*TASK*
Please repeat the records below exactly, from the first line through the line containing "localparam logic [OPCODE_W-1:0] OP_RUN", and nothing more.

┌─ DATASET EXCERPTS

### src/kmc_pkg.sv
// Shared types and constants of the 2-D k-means clustering block.
package kmc_pkg;

    localparam int OPCODE_W = 2;
    localparam int INDEX_W  = 6;
    localparam int FIELD_W  = 16;
    localparam int LABEL_W  = 4;
    localparam int CFG_W    = 32;
    localparam int CFG_IDX_W = 2;

    localparam logic [OPCODE_W-1:0] OP_LOAD_POINT    = 2'd0;
    localparam logic [OPCODE_W-1:0] OP_LOAD_CENTROID = 2'd1;
    localparam logic [OPCODE_W-1:0] OP_RUN           = 2'd2;

    localparam logic [CFG_IDX_W-1:0] REG_POINT_COUNT     = 2'd0;
    localparam logic [CFG_IDX_W-1:0] REG_CENTROID_COUNT  = 2'd1;
    localparam logic [CFG_IDX_W-1:0] REG_ITERATION_LIMIT = 2'd2;
    localparam logic [CFG_IDX_W-1:0] REG_THRESHOLD_SQ    = 2'd3;

    localparam logic REC_CENTROID = 1'b0;
    localparam logic REC_LABEL    = 1'b1;

    typedef enum logic [2:0] {
        ST_IDLE,
        ST_CLEAR,
        ST_ASSIGN,
        ST_DIV_LOAD,
        ST_DIVIDE,
        ST_DECIDE,
        ST_EMIT_CEN,
        ST_EMIT_LBL
    } kmc_state_t;

    typedef struct packed {
        logic clear;
        logic div_start;
        logic div_step;
        logic commit;
    } kmc_ctrl_t;

endpackage

### src/kmc_dist.sv
// Squared Euclidean distance between two points, saturated to 64 bits.
module kmc_dist #(
    parameter int CW = 16,
    localparam int FULL_W = 2 * CW + 1,
    localparam int DSW = (FULL_W > 64) ? 64 : FULL_W
) (
    input  logic signed [CW-1:0] ax,
    input  logic signed [CW-1:0] ay,
    input  logic signed [CW-1:0] bx,
    input  logic signed [CW-1:0] by,
    output logic [DSW-1:0]       dist_sq
);

    logic signed [CW:0] dx;
    logic signed [CW:0] dy;
    logic [CW-1:0]      mx;
    logic [CW-1:0]      my;
    logic [2*CW-1:0]    sqx;
    logic [2*CW-1:0]    sqy;
    logic [FULL_W-1:0]  sum;

    assign dx  = (CW+1)'(ax) - (CW+1)'(bx);
    assign dy  = (CW+1)'(ay) - (CW+1)'(by);
    // magnitude of a difference never exceeds 2^CW-1
    assign mx  = dx[CW] ? CW'(-dx) : dx[CW-1:0];
    assign my  = dy[CW] ? CW'(-dy) : dy[CW-1:0];
    assign sqx = mx * mx;
    assign sqy = my * my;
    assign sum = FULL_W'(sqx) + FULL_W'(sqy);

    generate
        if (FULL_W > 64) begin : g_sat
            assign dist_sq = (|sum[FULL_W-1:DSW]) ? '1 : sum[DSW-1:0];
        end else begin : g_nosat
            assign dist_sq = sum;
        end
    endgenerate

endmodule

### src/kmc_cell.sv
// One cluster cell: holds a centroid, labels passing points, accumulates and divides.
module kmc_cell
    import kmc_pkg::*;
#(
    parameter int IDX = 0,
    parameter int CW  = 16,
    parameter int MP  = 48,
    parameter int MC  = 16,
    localparam int AW  = $clog2(MP),
    localparam int NW  = $clog2(MP + 1),
    localparam int LW  = (MC > 1) ? $clog2(MC) : 1,
    localparam int SW  = CW + NW,
    localparam int DSW = (2 * CW + 1 > 64) ? 64 : 2 * CW + 1
) (
    input  logic                 clk,
    input  logic                 rst_n,
    input  logic                 active,
    input  kmc_ctrl_t            ctrl,
    input  logic                 load_en,
    input  logic [INDEX_W-1:0]   load_idx,
    input  logic signed [CW-1:0] load_x,
    input  logic signed [CW-1:0] load_y,
    input  logic                 in_valid,
    input  logic signed [CW-1:0] in_x,
    input  logic signed [CW-1:0] in_y,
    input  logic [AW-1:0]        in_idx,
    input  logic                 in_have,
    input  logic [DSW-1:0]       in_dist,
    input  logic [LW-1:0]        in_label,
    output logic                 fwd_valid,
    output logic signed [CW-1:0] fwd_x,
    output logic signed [CW-1:0] fwd_y,
    output logic [AW-1:0]        fwd_idx,
    output logic                 fwd_have,
    output logic [DSW-1:0]       fwd_dist,
    output logic [LW-1:0]        fwd_label,
    input  logic                 acc_valid,
    input  logic [LW-1:0]        acc_label,
    input  logic signed [CW-1:0] acc_x,
    input  logic signed [CW-1:0] acc_y,
    input  logic [CFG_W-1:0]     thr,
    output logic                 moved,
    output logic signed [CW-1:0] cen_x,
    output logic signed [CW-1:0] cen_y
);

    localparam int CMPW = (DSW > CFG_W) ? DSW : CFG_W;

    logic signed [CW-1:0] cx_reg;
    logic signed [CW-1:0] cy_reg;
    logic                 valid_reg;
    logic signed [CW-1:0] x_reg;
    logic signed [CW-1:0] y_reg;
    logic [AW-1:0]        idx_reg;
    logic                 have_reg;
    logic [DSW-1:0]       dist_reg;
    logic [LW-1:0]        label_reg;
    logic signed [SW-1:0] sumx_reg;
    logic signed [SW-1:0] sumy_reg;
    logic [NW-1:0]        cnt_reg;
    logic [SW-1:0]        dvdx_reg;
    logic [SW-1:0]        dvdy_reg;
    logic [NW-1:0]        remx_reg;
    logic [NW-1:0]        remy_reg;
    logic                 negx_reg;
    logic                 negy_reg;

    logic [DSW-1:0]       d;
    logic                 take;
    logic [SW-1:0]        magx;
    logic [SW-1:0]        magy;
    logic [NW:0]          remtx;
    logic [NW:0]          remty;
    logic                 gex;
    logic                 gey;
    logic signed [CW-1:0] newx;
    logic signed [CW-1:0] newy;
    logic [DSW-1:0]       move_d;

    kmc_dist #(.CW(CW)) u_assign_dist (
        .ax(in_x), .ay(in_y), .bx(cx_reg), .by(cy_reg), .dist_sq(d)
    );

    assign take = active && (!in_have || (d < in_dist));

    assign magx  = sumx_reg[SW-1] ? SW'(-sumx_reg) : SW'(sumx_reg);
    assign magy  = sumy_reg[SW-1] ? SW'(-sumy_reg) : SW'(sumy_reg);
    assign remtx = {remx_reg, dvdx_reg[SW-1]};
    assign remty = {remy_reg, dvdy_reg[SW-1]};
    assign gex   = remtx >= {1'b0, cnt_reg};
    assign gey   = remty >= {1'b0, cnt_reg};

    // empty cluster keeps its centroid
    assign newx = (cnt_reg == '0) ? cx_reg : (negx_reg ? CW'(-dvdx_reg) : CW'(dvdx_reg));
    assign newy = (cnt_reg == '0) ? cy_reg : (negy_reg ? CW'(-dvdy_reg) : CW'(dvdy_reg));

    kmc_dist #(.CW(CW)) u_move_dist (
        .ax(newx), .ay(newy), .bx(cx_reg), .by(cy_reg), .dist_sq(move_d)
    );

    assign moved = active && (CMPW'(move_d) > CMPW'(thr));

    always_ff @(posedge clk or negedge rst_n)
    begin
        if (!rst_n)
        begin
            valid_reg <= 1'b0;
        end
        else
        begin
            valid_reg <= in_valid;
        end
    end

    always_ff @(posedge clk)
    begin
        x_reg     <= in_x;
        y_reg     <= in_y;
        idx_reg   <= in_idx;
        have_reg  <= in_have | active;
        dist_reg  <= take ? d : in_dist;
        label_reg <= take ? LW'(IDX) : in_label;

        if (load_en && (load_idx == INDEX_W'(IDX)))
        begin
            cx_reg <= load_x;
            cy_reg <= load_y;
        end
        else if (ctrl.commit && active)
        begin
            cx_reg <= newx;
            cy_reg <= newy;
        end

        if (ctrl.clear)
        begin
            sumx_reg <= '0;
            sumy_reg <= '0;
            cnt_reg  <= '0;
        end
        else if (acc_valid && (acc_label == LW'(IDX)))
        begin
            sumx_reg <= sumx_reg + SW'(acc_x);
            sumy_reg <= sumy_reg + SW'(acc_y);
            cnt_reg  <= cnt_reg + NW'(1);
        end

        if (ctrl.div_start)
        begin
            // round half away from zero: add half the count to the magnitude
            dvdx_reg <= magx + SW'(cnt_reg >> 1);
            dvdy_reg <= magy + SW'(cnt_reg >> 1);
            remx_reg <= '0;
            remy_reg <= '0;
            negx_reg <= sumx_reg[SW-1];
            negy_reg <= sumy_reg[SW-1];
        end
        else if (ctrl.div_step)
        begin
            remx_reg <= gex ? NW'(remtx - {1'b0, cnt_reg}) : remtx[NW-1:0];
            remy_reg <= gey ? NW'(remty - {1'b0, cnt_reg}) : remty[NW-1:0];
            dvdx_reg <= {dvdx_reg[SW-2:0], gex};
            dvdy_reg <= {dvdy_reg[SW-2:0], gey};
        end
    end

    assign fwd_valid = valid_reg;
    assign fwd_x     = x_reg;
    assign fwd_y     = y_reg;
    assign fwd_idx   = idx_reg;
    assign fwd_have  = have_reg;
    assign fwd_dist  = dist_reg;
    assign fwd_label = label_reg;
    assign cen_x     = cx_reg;
    assign cen_y     = cy_reg;

endmodule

└─

*ANSWER TO THIS TASK*
### src/kmc_pkg.sv
// Shared types and constants of the 2-D k-means clustering block.
package kmc_pkg;

    localparam int OPCODE_W = 2;
    localparam int INDEX_W  = 6;
    localparam int FIELD_W  = 16;
    localparam int LABEL_W  = 4;
    localparam int CFG_W    = 32;
    localparam int CFG_IDX_W = 2;

    localparam logic [OPCODE_W-1:0] OP_LOAD_POINT    = 2'd0;
    localparam logic [OPCODE_W-1:0] OP_LOAD_CENTROID = 2'd1;
    localparam logic [OPCODE_W-1:0] OP_RUN           = 2'd2;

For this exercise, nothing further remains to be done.